** Data extracts follows **

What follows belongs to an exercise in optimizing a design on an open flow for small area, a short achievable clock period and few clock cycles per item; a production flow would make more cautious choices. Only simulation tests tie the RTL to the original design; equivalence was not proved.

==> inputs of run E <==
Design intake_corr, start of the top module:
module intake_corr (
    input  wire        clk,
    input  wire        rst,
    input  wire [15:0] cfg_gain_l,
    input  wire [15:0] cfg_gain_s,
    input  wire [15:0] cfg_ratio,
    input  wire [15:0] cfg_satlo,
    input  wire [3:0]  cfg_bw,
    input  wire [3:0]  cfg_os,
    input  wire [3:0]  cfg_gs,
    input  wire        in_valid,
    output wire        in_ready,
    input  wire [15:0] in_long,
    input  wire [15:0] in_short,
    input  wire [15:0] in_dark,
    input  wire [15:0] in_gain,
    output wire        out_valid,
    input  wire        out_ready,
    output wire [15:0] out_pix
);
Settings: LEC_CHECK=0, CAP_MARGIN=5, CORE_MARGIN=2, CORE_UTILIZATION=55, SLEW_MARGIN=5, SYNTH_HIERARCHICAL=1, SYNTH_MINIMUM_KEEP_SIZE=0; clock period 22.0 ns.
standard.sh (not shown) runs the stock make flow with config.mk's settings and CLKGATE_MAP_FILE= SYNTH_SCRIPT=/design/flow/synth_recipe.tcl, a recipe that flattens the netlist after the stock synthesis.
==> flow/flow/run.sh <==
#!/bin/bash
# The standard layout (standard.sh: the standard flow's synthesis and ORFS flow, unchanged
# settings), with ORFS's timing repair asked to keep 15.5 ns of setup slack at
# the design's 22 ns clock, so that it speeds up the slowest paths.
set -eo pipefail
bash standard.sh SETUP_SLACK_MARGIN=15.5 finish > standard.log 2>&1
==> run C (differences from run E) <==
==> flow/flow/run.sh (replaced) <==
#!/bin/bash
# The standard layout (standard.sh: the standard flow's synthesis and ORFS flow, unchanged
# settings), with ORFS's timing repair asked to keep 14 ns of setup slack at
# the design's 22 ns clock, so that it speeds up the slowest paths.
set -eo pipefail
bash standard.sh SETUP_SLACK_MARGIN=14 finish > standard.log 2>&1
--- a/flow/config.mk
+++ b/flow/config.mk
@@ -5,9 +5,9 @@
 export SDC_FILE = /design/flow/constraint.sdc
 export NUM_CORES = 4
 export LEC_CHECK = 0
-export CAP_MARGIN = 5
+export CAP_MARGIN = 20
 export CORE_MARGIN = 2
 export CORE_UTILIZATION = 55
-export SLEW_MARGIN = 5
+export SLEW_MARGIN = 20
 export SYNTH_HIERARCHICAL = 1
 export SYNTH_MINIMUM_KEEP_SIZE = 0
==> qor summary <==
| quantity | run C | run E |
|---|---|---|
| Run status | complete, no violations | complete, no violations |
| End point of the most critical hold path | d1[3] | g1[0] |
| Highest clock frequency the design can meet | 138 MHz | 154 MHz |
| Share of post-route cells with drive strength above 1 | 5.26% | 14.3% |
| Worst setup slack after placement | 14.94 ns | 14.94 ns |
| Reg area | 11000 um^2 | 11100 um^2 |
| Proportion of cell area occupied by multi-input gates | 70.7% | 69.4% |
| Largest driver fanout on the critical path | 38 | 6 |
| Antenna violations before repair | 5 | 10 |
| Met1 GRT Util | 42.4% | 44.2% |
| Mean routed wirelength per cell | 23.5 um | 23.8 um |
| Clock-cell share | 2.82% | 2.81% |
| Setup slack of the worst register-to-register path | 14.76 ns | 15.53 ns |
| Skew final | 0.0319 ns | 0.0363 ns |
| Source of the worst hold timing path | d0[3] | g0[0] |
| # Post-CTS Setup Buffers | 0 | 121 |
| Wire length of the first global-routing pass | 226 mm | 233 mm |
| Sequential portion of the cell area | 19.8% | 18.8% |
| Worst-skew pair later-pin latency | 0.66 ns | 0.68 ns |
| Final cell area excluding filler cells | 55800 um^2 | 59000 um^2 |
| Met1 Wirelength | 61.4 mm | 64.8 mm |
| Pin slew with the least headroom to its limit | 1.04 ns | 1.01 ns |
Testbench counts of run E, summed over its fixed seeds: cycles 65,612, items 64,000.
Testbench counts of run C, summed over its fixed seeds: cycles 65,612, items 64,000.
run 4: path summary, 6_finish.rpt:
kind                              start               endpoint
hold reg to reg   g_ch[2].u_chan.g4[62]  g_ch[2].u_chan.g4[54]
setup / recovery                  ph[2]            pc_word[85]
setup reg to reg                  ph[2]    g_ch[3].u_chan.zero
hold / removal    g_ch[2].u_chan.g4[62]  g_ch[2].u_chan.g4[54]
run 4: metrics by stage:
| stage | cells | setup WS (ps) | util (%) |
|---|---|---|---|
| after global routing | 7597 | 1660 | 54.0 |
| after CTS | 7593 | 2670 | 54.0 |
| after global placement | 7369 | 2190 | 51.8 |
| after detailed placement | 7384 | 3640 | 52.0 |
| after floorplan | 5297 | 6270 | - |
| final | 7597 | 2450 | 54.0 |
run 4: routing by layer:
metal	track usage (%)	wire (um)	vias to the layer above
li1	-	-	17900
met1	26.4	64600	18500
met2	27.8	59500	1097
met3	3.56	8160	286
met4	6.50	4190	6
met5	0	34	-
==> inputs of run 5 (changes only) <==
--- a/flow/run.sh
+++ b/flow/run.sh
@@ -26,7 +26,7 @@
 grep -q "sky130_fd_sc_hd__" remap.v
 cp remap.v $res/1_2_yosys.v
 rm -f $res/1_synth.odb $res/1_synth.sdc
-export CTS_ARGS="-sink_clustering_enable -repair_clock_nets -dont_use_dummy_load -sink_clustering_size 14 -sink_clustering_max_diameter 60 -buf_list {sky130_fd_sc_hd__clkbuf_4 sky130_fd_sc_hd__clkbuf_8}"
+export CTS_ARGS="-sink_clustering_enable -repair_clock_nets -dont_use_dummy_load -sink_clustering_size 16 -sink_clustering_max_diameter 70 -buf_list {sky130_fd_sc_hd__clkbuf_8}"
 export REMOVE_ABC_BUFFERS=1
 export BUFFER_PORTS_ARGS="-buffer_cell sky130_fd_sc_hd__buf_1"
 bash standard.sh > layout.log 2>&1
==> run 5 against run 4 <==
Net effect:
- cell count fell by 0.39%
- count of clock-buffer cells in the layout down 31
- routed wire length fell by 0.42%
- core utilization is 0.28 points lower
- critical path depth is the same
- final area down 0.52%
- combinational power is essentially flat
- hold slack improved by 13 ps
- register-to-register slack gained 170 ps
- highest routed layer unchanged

** End of Data extracts **

* **To do**
Would you output, from the records above, exactly the run of lines that starts at the line containing "run 4: routing" and ends at the line containing "cp remap.v $res/1_2_yosys.v", and only that run?

* **Answer box**
run 4: routing by layer:
metal	track usage (%)	wire (um)	vias to the layer above
li1	-	-	17900
met1	26.4	64600	18500
met2	27.8	59500	1097
met3	3.56	8160	286
met4	6.50	4190	6
met5	0	34	-
==> inputs of run 5 (changes only) <==
--- a/flow/run.sh
+++ b/flow/run.sh
@@ -26,7 +26,7 @@
 grep -q "sky130_fd_sc_hd__" remap.v
 cp remap.v $res/1_2_yosys.v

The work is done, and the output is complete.